##### Record set
### config.mk
export PLATFORM = sky130hd
export DESIGN_NAME = msv_div6
export DESIGN_NICKNAME = d
export VERILOG_FILES = /design/src/hw/rtl/msv_pkg.sv /design/src/hw/rtl/msv_div6.sv
export SDC_FILE = /design/constraint.sdc
export NUM_CORES = 1
export LEC_CHECK = 0
export BUFFER_PORTS_ARGS = -buffer_cell sky130_fd_sc_hd__clkbuf_2
export CAP_MARGIN = 15
export CELL_PAD_IN_SITES_DETAIL_PLACEMENT = 0
export CELL_PAD_IN_SITES_GLOBAL_PLACEMENT = 1
export CORE_UTILIZATION = 48
export DETAILED_ROUTE_END_ITERATION = 16
export HOLD_SLACK_MARGIN = 0.1
export PLACE_DENSITY_LB_ADDON = 0.1
export SLEW_MARGIN = 20
export SYNTH_ARGS = -nofsm -noshare
export SYNTH_HDL_FRONTEND = slang
export SYNTH_SLANG_ARGS = --single-unit
### constraint.sdc
create_clock -name clk -period 8.1 [get_ports clk]
set_clock_uncertainty 0.2 [all_clocks]
set_input_delay 1.62 -clock clk [delete_from_list [all_inputs] [get_ports clk]]
set_output_delay 1.62 -clock clk [all_outputs]
set_load 0.02 [all_outputs]
### src/hw/rtl/msv_pkg.sv
// Shared types, widths and codes for the mesh signed volume engine.
package msv_pkg;

  localparam int CORNER_W         = 10;
  localparam int COORD_W          = 16;
  localparam int STORE_LIMIT      = 2 ** CORNER_W;
  localparam int MAX_VERTICES_DEF = 1024;

  localparam int CROSS_W = 2 * COORD_W + 1;        // difference of two products
  localparam int PROD_W  = COORD_W + CROSS_W;      // shared multiplier result
  localparam int DET_W   = PROD_W + 1;             // sum of three dot terms
  localparam int SUM_W   = 61;
  localparam int OUT_W   = 58;

  localparam logic CMD_VERTEX   = 1'b0;
  localparam logic CMD_TRIANGLE = 1'b1;

  localparam logic [2:0] DIVISOR = 3'd6;

  typedef struct packed {
    logic signed [COORD_W-1:0] x;
    logic signed [COORD_W-1:0] y;
    logic signed [COORD_W-1:0] z;
  } vertex_t;

endpackage

### src/hw/rtl/msv_div6.sv
// Divide by six in 16-bit digits: one reciprocal multiply per digit, four digit steps.
module msv_div6 (
  input  logic                       clk,
  input  logic                       rst_n,
  input  logic                       start,
  input  logic [msv_pkg::SUM_W-1:0]  dividend,
  output logic                       done,
  output logic [msv_pkg::SUM_W-1:0]  quotient
);
  import msv_pkg::*;

  localparam int DIG_W   = 16;
  localparam int N_DIG   = (SUM_W + DIG_W - 1) / DIG_W;
  localparam int SRC_W   = N_DIG * DIG_W;
  localparam int VAL_W   = DIG_W + 3;            // remainder below six, then one digit
  localparam int SHIFT   = VAL_W + 3;
  localparam int PROD_W2 = SHIFT + DIG_W;        // digit value times reciprocal stays below 2^38
  localparam int RECIP_W = 20;
  localparam logic [RECIP_W-1:0] RECIP = 20'd699051;   // ceil(2^22 / 6)
  localparam int CNT_W   = 3;

  logic [SRC_W-1:0]   src_r, src_nxt;
  logic [SUM_W-1:0]   quo_r, quo_nxt;
  logic [2:0]         rem_r, rem_nxt;
  logic [CNT_W-1:0]   cnt_r, cnt_nxt;
  logic               run_r, run_nxt;
  logic               done_r, done_nxt;
  logic [VAL_W-1:0]   val;
  logic [PROD_W2-1:0] prod;
  logic [DIG_W-1:0]   qdig;
  logic [VAL_W-1:0]   back;

  always_comb begin
    val      = {rem_r, src_r[SRC_W-1 -: DIG_W]};
    prod     = PROD_W2'(val) * PROD_W2'(RECIP);
    qdig     = prod[SHIFT +: DIG_W];
    back     = val - VAL_W'(qdig) * VAL_W'(DIVISOR);
    src_nxt  = src_r;
    quo_nxt  = quo_r;
    rem_nxt  = rem_r;
    cnt_nxt  = cnt_r;
    run_nxt  = run_r;
    done_nxt = 1'b0;
    if (start) begin
      src_nxt = SRC_W'(dividend);
      rem_nxt = '0;
      cnt_nxt = CNT_W'(N_DIG);
      run_nxt = 1'b1;
    end else if (run_r) begin
      src_nxt = {src_r[SRC_W-DIG_W-1:0], {DIG_W{1'b0}}};
      quo_nxt = {quo_r[SUM_W-DIG_W-1:0], qdig};
      rem_nxt = back[2:0];
      cnt_nxt = cnt_r - 1'b1;
      if (cnt_r == CNT_W'(1)) begin
        run_nxt  = 1'b0;
        done_nxt = 1'b1;
      end
    end
  end

  always_ff @(posedge clk) begin
    if (!rst_n) begin
      run_r  <= 1'b0;
      done_r <= 1'b0;
      cnt_r  <= '0;
    end else begin
      run_r  <= run_nxt;
      done_r <= done_nxt;
      cnt_r  <= cnt_nxt;
    end
  end

  always_ff @(posedge clk) begin
    src_r <= src_nxt;
    quo_r <= quo_nxt;
    rem_r <= rem_nxt;
  end

  assign done     = done_r;
  assign quotient = quo_r;

endmodule

==> impl_metrics.toml <==
[status]
status = "finished, final reports clean"

[clocking]
cts_inserted_buffers = 17
cts_tree = "yes"
cts.path.max_buffers = 2
clock-root-buffer = "clkbuf_16"
clock_latency_ns = 0.42
postCtsSetupBuffers = 0
holdBufCountCts = 0
clkTransAtPathRegs_ns = 0.06
cts.repair.resized = 0
cts.sink_count = 133
htree_levels = 4

[setup_path]
path_delay_family = "adder cells"
reg2reg_slack_ns = 1.57
crit_type = "reg -> reg"
critical_path_buf_inv_count = 4
crit_chain = "ha_1, inv_1, fa_1, fa_1, inv_1, fa_1, fa_1, inv_1, fa_1, inv_1, ha_1, a21oi_1, o21ai_0, a31oi_1, o21ai_0, xor2_1, ha_1, xor2_1, xnor2_1, xnor2_1, a22o_1"
reg2reg_depth = 21
cp.arrival_ns = 6.64
reg2reg_from = "src_r[54]"
required_ns = 8.21
slowest_stage = "fa_1"
reg2reg_to = "rem_r[2]"
critical-path-max-stage-delay_ns = 0.74
worst-path-max-fanout = 4
cp-end-kind = "flip-flop"
critPathMostFrequentCell = "fa_1"
start_kind = "flip-flop"

[layout]
antennaDiodeCount = 0
nNetsFinal = 1222
final_cells = 1209
syn_to_final_growth_pct = 15.5
final_layout_size_suffix_gt1_share_pct = 22.9

[sta]
hold_slack_ns = 0.247
rsz0062_at_grt = "false"
period_minus_slack_ns = 6.53
tightest_slew_ns = 0.784
finalSetupTns_ns = 0
period_share_pct = 80.6
max_slew_margin_pct = 47.7
max_clock_freq_mhz = 153
setup_violations = 0
drv_slew = 0
hold_violations = 0

[grt]
grt_max_degree = 72
grtUsageMet3_pct = 4.95
grt_pass1_wl_mm = 31.1
grt_util_met2_pct = 32.2
busiest_layer = "met2"
grt_pass1_vias = 6457
met1_usage_pct = 23.5
overflow = 0
grt_usage_pct = 18.8
antenna_found_initial = 0

[detailed_routing]
routed_wl_mm = 18.4
drt_iter0_drc = 176
drc = 0
via_per_inst = 4.89
wire_per_inst_um = 15.2
vias = 5918
antenna_left = 0
dr.pass1.iters = 4

[yosys]
synthesis.nets = 1084
synthesis.area_sq_mm = 0.00992
ys.flop_type = "edfxtp_1"
synthArstFlopShare_pct = 0
synth-edff-count = 122
synthDistinctLibCells = 48
synth-seq-area-share_pct = 39.2
syn_inst = 788
ys_warn_count = 0
ys_ff_latch = 133
syn_area_per_cell_sq_um = 12.6

[die]
die_w_um = 146
placementRows = 52
num_io_pins = 126
core_area_sq_mm = 0.0202
dieHeight_um = 146
initial_core_util_pct = 49.0
die-area_sq_mm = 0.0212

[hold_path]
hold_class = "reg -> reg"
hold_end = "quotient[60]"
hold_depth = 0
hp-start = "quotient[44]"

[place]
routabilityCongestion = 0.890
io_buffers = 125
place_inst = 1177
dp_hpwl_mm = 15.2

[flow_run]
drv_cap = 0
==> worst reg2reg max path: stages (launching register included) <==
cell and delay, ns:
edfxtp_1 0.45, ha_1 0.33, inv_1 0.08, fa_1 0.59, fa_1 0.74, inv_1 0.11
fa_1 0.51, fa_1 0.55, inv_1 0.06, fa_1 0.53, inv_1 0.04, ha_1 0.33
a21oi_1 0.21, o21ai_0 0.12, a31oi_1 0.23, o21ai_0 0.22, xor2_1 0.31, ha_1 0.22
xor2_1 0.17, xnor2_1 0.15, xnor2_1 0.09, a22o_1 0.20
==> area by class of cell <==
type,instances,area [sq um]
Fill cell,1700,8780
Timing Repair Buffer,128,648
Multi-Input combinational cell,450,5270
Clock inverter,15,156
Tap cell,270,338
Clock buffer,17,425
Inverter,196,736
Sequential cell,133,3880
==> through the flow <==
step	utilization, %	area, sq um	worst slack, ns
global route	56.6	11500	1.16
detailed placement	53.8	10900	1.47
CTS	56.6	11500	1.49
global placement	53.8	10900	1.71
floorplan	-	9920	2.02
finish	56.6	11500	1.57
==> synthesized netlist by cell type, types with 2 or more instances <==
library cell	number	share of area, %
xor2_1	7	0.62
nand3_1	7	0.35
a21o_1	3	0.23
dfxtp_1	11	2.2
inv_1	196	7.4
a21oi_1	16	0.81
nor2_1	20	0.76
or2_2	3	0.19
nor3_1	3	0.15
a31oi_1	4	0.25
o211ai_1	2	0.15
o21a_1	2	0.15
edfxtp_1	122	37
and2_1	18	1.1
nand2b_1	6	0.38
mux2_2	45	5.1
ha_1	133	17
o21ai_0	14	0.71
clkbuf_1	8	0.30
fa_1	99	20
xnor2_1	18	1.6
o311ai_0	2	0.18
a211oi_1	3	0.23
nand4_1	3	0.19
nor2b_1	3	0.19
mux2i_1	5	0.50
nand2_1	14	0.53
==> flip-flops by register name, indices dropped and copies added (netlist names) <==
name	flops
cnt_r	3
src_r	64
rem_r	3
run_r	1
done	1
quotient	61
==> placed cells by master, fill, tap and decap left out, types with 2 or more instances in the layout <==
cell / synthesis / final
clkbuf_16: 0 / 17
dfxtp_1: 11 / 11
ha_1: 133 / 133
clkbuf_2: 0 / 125
nor2b_1: 3 / 2
a211oi_1: 3 / 3
o211ai_1: 2 / 2
o21ai_0: 14 / 14
nand3_1: 7 / 7
o311ai_0: 2 / 2
nand2_1: 14 / 14
inv_8: 0 / 3
nor2_1: 20 / 20
a21o_1: 3 / 3
inv_1: 196 / 195
a31oi_1: 4 / 4
nand2b_1: 6 / 6
nor3_1: 3 / 3
buf_4: 0 / 3
clkinvlp_4: 0 / 3
xnor2_1: 18 / 18
a21oi_1: 16 / 16
edfxtp_1: 122 / 122
mux2i_1: 5 / 5
and2_1: 18 / 18
nand4_1: 3 / 3
fa_1: 99 / 99
xor2_1: 7 / 7
or2_2: 3 / 3
o21a_1: 2 / 2
inv_6: 0 / 7
mux2_2: 45 / 45
==> how the worst max path moves through the flow <==
stage	from	endpoint	slack (ns)	cells past startpoint
after floorplan	src_r[54]	rem_r[2]	2.02	21
after global placement	src_r[54]	rem_r[2]	1.71	21
after detailed placement	src_r[54]	rem_r[2]	1.47	21
after CTS	src_r[54]	rem_r[2]	1.49	21
after global routing	src_r[54]	rem_r[2]	1.16	21
final	src_r[54]	rem_r[2]	1.57	21
==> kinds of logic after synthesis <==
group                    count (synthesis)  synth area share [%]
AO/OA/AOI/OAI                           58                  3.94
XOR/XNOR                                25                  2.21
adder cells (fa/ha/maj)                232                  36.8
buffers and inverters                  205                  7.76
flip-flops                             133                  39.2
multiplexers                            50                  5.61
AND/OR/NAND/NOR                         85                  4.55
==> routing by layer <==
layer  routed length [um]  vias up  share of wire (%)
met4                  257        0                1.4
met1                 7850     2879                 43
met5                    0        -                  0
li1                     -     2880                  -
met2                 9180      141                 50
met3                 1120       18                6.1
Power is not shown: default switching activity piles up to over one toggle a cycle in this logic, so the estimate is an artifact.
##########
- What you have to do
In the listing above, find the line with "reg2reg_slack_ns = 1.57" and the line with "drv_cap = 0"; output exactly those lines and all lines between them.

- Answer for the task
reg2reg_slack_ns = 1.57
crit_type = "reg -> reg"
critical_path_buf_inv_count = 4
crit_chain = "ha_1, inv_1, fa_1, fa_1, inv_1, fa_1, fa_1, inv_1, fa_1, inv_1, ha_1, a21oi_1, o21ai_0, a31oi_1, o21ai_0, xor2_1, ha_1, xor2_1, xnor2_1, xnor2_1, a22o_1"
reg2reg_depth = 21
cp.arrival_ns = 6.64
reg2reg_from = "src_r[54]"
required_ns = 8.21
slowest_stage = "fa_1"
reg2reg_to = "rem_r[2]"
critical-path-max-stage-delay_ns = 0.74
worst-path-max-fanout = 4
cp-end-kind = "flip-flop"
critPathMostFrequentCell = "fa_1"
start_kind = "flip-flop"

[layout]
antennaDiodeCount = 0
nNetsFinal = 1222
final_cells = 1209
syn_to_final_growth_pct = 15.5
final_layout_size_suffix_gt1_share_pct = 22.9

[sta]
hold_slack_ns = 0.247
rsz0062_at_grt = "false"
period_minus_slack_ns = 6.53
tightest_slew_ns = 0.784
finalSetupTns_ns = 0
period_share_pct = 80.6
max_slew_margin_pct = 47.7
max_clock_freq_mhz = 153
setup_violations = 0
drv_slew = 0
hold_violations = 0

[grt]
grt_max_degree = 72
grtUsageMet3_pct = 4.95
grt_pass1_wl_mm = 31.1
grt_util_met2_pct = 32.2
busiest_layer = "met2"
grt_pass1_vias = 6457
met1_usage_pct = 23.5
overflow = 0
grt_usage_pct = 18.8
antenna_found_initial = 0

[detailed_routing]
routed_wl_mm = 18.4
drt_iter0_drc = 176
drc = 0
via_per_inst = 4.89
wire_per_inst_um = 15.2
vias = 5918
antenna_left = 0
dr.pass1.iters = 4

[yosys]
synthesis.nets = 1084
synthesis.area_sq_mm = 0.00992
ys.flop_type = "edfxtp_1"
synthArstFlopShare_pct = 0
synth-edff-count = 122
synthDistinctLibCells = 48
synth-seq-area-share_pct = 39.2
syn_inst = 788
ys_warn_count = 0
ys_ff_latch = 133
syn_area_per_cell_sq_um = 12.6

[die]
die_w_um = 146
placementRows = 52
num_io_pins = 126
core_area_sq_mm = 0.0202
dieHeight_um = 146
initial_core_util_pct = 49.0
die-area_sq_mm = 0.0212

[hold_path]
hold_class = "reg -> reg"
hold_end = "quotient[60]"
hold_depth = 0
hp-start = "quotient[44]"

[place]
routabilityCongestion = 0.890
io_buffers = 125
place_inst = 1177
dp_hpwl_mm = 15.2

[flow_run]
drv_cap = 0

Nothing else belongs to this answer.